In September 2000, Lamonts became Gottschalks after the latter's acquisition of the former in a bankruptcy sale earlier that year. The Bon Marché was re-branded under the Macy's name plate, first as Bon-Macy's in 2003, becoming Macy's in 2005.
In 2006, Kitsap Mall received a big change as Gottschalks closed down.
The building which housed Gottschalks was torn down and replaced by a new building, which now houses Barnes & Noble and Cost Plus World Market.
In 2007, Mervyns closed its Silverdale location, a precursor to the chain's eventual demise in the coming year. It has since been replaced by a new building for Kohl's, which opened on November 11, 2007. 2008 featured the opening of the region's first Hollister store in November, replacing the former Disney Store. Remodelling of the mall's façade and interior was performed in 2011 through 2012.
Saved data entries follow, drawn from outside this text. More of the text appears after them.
**src/core/rop_map.vh**
```
// Opcode patterns, field positions and reset values for the return/option decoder
`ifndef ROP_MAP_VH
`define ROP_MAP_VH
`define ROP_OP_RET_IRQ    14'h0009
`define ROP_OP_LOAD_OPT   14'h0062
`define ROP_RETLIT_MASK   14'h3c00
`define ROP_RETLIT_PAT    14'h3400
`define ROP_LIT_HI        7
`define ROP_LIT_LO        0
`define ROP_OPT_RESET     8'hff
`define ROP_W_RESET       8'h00
`define ROP_PC_RESET      13'h0000
`define ROP_IRQ_EN_RESET  1'b0
`define ROP_SP_RESET      3'h0
`define ROP_STACK_RESET   13'h0000
`define ROP_RDATA_IDLE    8'h00
`define ROP_STATUS_RESET  3'h0
`define ROP_OPT_ADDR      7'h01
`define ROP_STACK_DEPTH   8
`define ROP_FLUSH_CYCLES  2'h1
`endif

```
**src/core/rop_core.v**
```verilog
// Decoder and executor for interrupt return, option load and literal return
`include "rop_map.vh"
module rop_core (
    input  wire        ref_clk,
    input  wire        reset_n,
    input  wire        instr_valid,
    input  wire [13:0] instr_word,
    input  wire        push_valid,
    input  wire [12:0] push_addr,
    input  wire [12:0] pc_seq,
    input  wire        file_wr,
    input  wire        file_rd,
    input  wire [6:0]  file_addr,
    input  wire [7:0]  file_wdata,
    input  wire        w_wr,
    input  wire [7:0]  w_wdata,
    input  wire        irq_take,
    input  wire [2:0]  status_in,
    output reg  [12:0] pc_out,
    output reg  [7:0]  w_out,
    output reg  [7:0]  option_out,
    output reg  [7:0]  file_rdata,
    output reg         global_irq_enable,
    output reg         discard_fetch,
    output reg  [2:0]  status_out
);

// -------------------------------------------------------------
// Decode helpers
// -------------------------------------------------------------
function is_ret_lit;
    input [13:0] iw;
    begin
        is_ret_lit = ((iw & `ROP_RETLIT_MASK) == `ROP_RETLIT_PAT);
    end
endfunction

function is_opt_addr;
    input [6:0] addr;
    begin
        is_opt_addr = (addr == `ROP_OPT_ADDR);
    end
endfunction

// Wrap-around step of the stack pointer, shared by push and pop
function [2:0] ptr_step;
    input [2:0] ptr;
    input       up;
    begin
        if (up) begin
            ptr_step = ptr + 3'h1;
        end else begin
            ptr_step = ptr - 3'h1;
        end
    end
endfunction

// -------------------------------------------------------------
// Instruction decode
// -------------------------------------------------------------
localparam [0:0] ST_EXEC  = 1'b0;
localparam [0:0] ST_FLUSH = 1'b1;

reg  [0:0]  state_reg;
wire        in_flush                 = (state_reg == ST_FLUSH);
// Word fetched behind a return is dropped, never executed
wire        exec_ok                  = instr_valid & ~in_flush;
wire        return_from_interrupt_op = exec_ok & (instr_word == `ROP_OP_RET_IRQ);
wire        load_option_op           = exec_ok & (instr_word == `ROP_OP_LOAD_OPT);
wire        return_with_literal_op   = exec_ok & is_ret_lit(instr_word);
wire [7:0]  literal_val              = instr_word[`ROP_LIT_HI:`ROP_LIT_LO];
wire        pop_op                   = return_from_interrupt_op | return_with_literal_op;
wire        opt_write                = file_wr & is_opt_addr(file_addr);
wire        opt_read                 = file_rd & is_opt_addr(file_addr);

// -------------------------------------------------------------
// Return stack
// -------------------------------------------------------------
reg  [12:0] stack_mem [0:`ROP_STACK_DEPTH-1];
reg  [2:0]  sp_reg;
reg  [2:0]  sp_next;
reg         push_ok;
wire [2:0]  sp_top          = ptr_step(sp_reg, 1'b0);
wire [2:0]  sp_up           = ptr_step(sp_reg, 1'b1);
wire [12:0] stack_top_entry = stack_mem[sp_top];
integer     i;

// Pop wins over a push in the same cycle; the push is dropped
always @* begin
    sp_next = sp_reg;
    push_ok = 1'b0;
    if (pop_op) begin
        sp_next = sp_top;
    end else if (push_valid) begin
        sp_next = sp_up;
        push_ok = 1'b1;
    end
end

always @(posedge ref_clk or negedge reset_n) begin
    if (!reset_n) begin
        sp_reg <= `ROP_SP_RESET;
        for (i = 0; i < `ROP_STACK_DEPTH; i = i + 1) begin
            stack_mem[i] <= `ROP_STACK_RESET;
        end
    end else begin
        sp_reg <= sp_next;
        if (push_ok) begin
            stack_mem[sp_reg] <= push_addr;
        end
    end
end

// -------------------------------------------------------------
// Two-cycle return sequencing
// -------------------------------------------------------------
reg [0:0] state_next;
reg [1:0] flush_cnt_reg;
reg [1:0] flush_cnt_next;

always @* begin
    state_next     = state_reg;
    flush_cnt_next = flush_cnt_reg;
    case (state_reg)
        ST_EXEC: begin
            if (pop_op) begin
                state_next     = ST_FLUSH;
                flush_cnt_next = `ROP_FLUSH_CYCLES;
            end
        end
        ST_FLUSH: begin
            if (flush_cnt_reg > 2'h1) begin
                flush_cnt_next = flush_cnt_reg - 2'h1;
            end else begin
                state_next     = ST_EXEC;
                flush_cnt_next = 2'h0;
            end
        end
        default: begin
            state_next     = ST_EXEC;
            flush_cnt_next = 2'h0;
        end
    endcase
end

always @(posedge ref_clk or negedge reset_n) begin
    if (!reset_n) begin
        state_reg     <= ST_EXEC;
        flush_cnt_reg <= 2'h0;
    end else begin
        state_reg     <= state_next;
        flush_cnt_reg <= flush_cnt_next;
    end
end

// -------------------------------------------------------------
// Next values of the visible registers
// -------------------------------------------------------------
reg [12:0] pc_next;
reg        discard_next;
reg        irq_en_next;
reg [7:0]  w_next;
reg [7:0]  option_next;
reg [7:0]  rdata_next;
reg [2:0]  status_next;

// Program counter follows the core unless a return redirects it
always @* begin
    pc_next      = pc_seq;
    discard_next = 1'b0;
    if (pop_op) begin
        pc_next      = stack_top_entry;
        discard_next = 1'b1;
    end
end

// Set by interrupt return wins over a same-cycle clear
always @* begin
    irq_en_next = global_irq_enable;
    if (return_from_interrupt_op) begin
        irq_en_next = 1'b1;
    end else if (irq_take) begin
        irq_en_next = 1'b0;
    end
end

always @* begin
    w_next = w_out;
    if (return_with_literal_op) begin
        w_next = literal_val;
    end else if (w_wr) begin
        w_next = w_wdata;
    end
end

// Opcode load wins over a same-cycle file write
always @* begin
    option_next = option_out;
    if (load_option_op) begin
        option_next = w_out;
    end else if (opt_write) begin
        option_next = file_wdata;
    end
end

always @* begin
    rdata_next = `ROP_RDATA_IDLE;
    if (opt_read) begin
        rdata_next = option_out;
    end
end

// Flags of other instructions pass through untouched
always @* begin
    status_next = status_in;
end

// -------------------------------------------------------------
// Output registers
// -------------------------------------------------------------
always @(posedge ref_clk or negedge reset_n) begin
    if (!reset_n) begin
        pc_out            <= `ROP_PC_RESET;
        w_out             <= `ROP_W_RESET;
        option_out        <= `ROP_OPT_RESET;
        file_rdata        <= `ROP_RDATA_IDLE;
        global_irq_enable <= `ROP_IRQ_EN_RESET;
        discard_fetch     <= 1'b0;
        status_out        <= `ROP_STATUS_RESET;
    end else begin
        pc_out            <= pc_next;
        w_out             <= w_next;
        option_out        <= option_next;
        file_rdata        <= rdata_next;
        global_irq_enable <= irq_en_next;
        discard_fetch     <= discard_next;
        status_out        <= status_next;
    end
end

endmodule

```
In June 2013, Kitsap Mall and its surrounding properties (NorthPoint at Kitsap, Kitsap Place) were bought by Starwood Capital Group from Macerich for around $127 million, of which nearly $77 million was from a loan taken from the Royal Bank of Scotland. Revitalization of the mall soon followed, with the addition of Buffalo Wild Wings to the dormant food court, a relocated Victoria's Secret coinciding with the debut of its PINK store, and a newly built H&M throughout 2015. Dick's Sporting Goods was added as an anchor store in 2016.

On August 22, 2019, it was announced that Sears would be closing as part of a plan to close 85 stores nationwide. The closure came as a surprise an unannounced addition to a simultaneous round of store closings in Washington state and nationwide. The store closed on October 20, 2019, after nearly 35 years at the mall.

On May 26, 2021, it was reported that the Kitsap Mall would be sold at a foreclosure auction on August 27 of that year. The original satellite properties, NorthPoint and Kitsap Place, were divested of earlier in the year, preceding the mall's foreclosure. On the day of the planned auction, the auctioneer announced that it would be postponed to September 24. Following the delay, the Kitsap County Assessor appraised the property at $34.5 million against a debt of $74.56 million.

U.S. Bank, which held the loan defaulted on by the owner of the Kitsap Mall, will gain ownership after it was the sole bidder at the mall's foreclosure auction on December 17, 2021.

On August 22, 2022, WinCo Foods, opened in the space formerly occupied by Sears.

On January 9, 2025, it was announced that Macy's would be closing as part of a plan to close 66 stores nationwide. The store closed on March 23, 2025.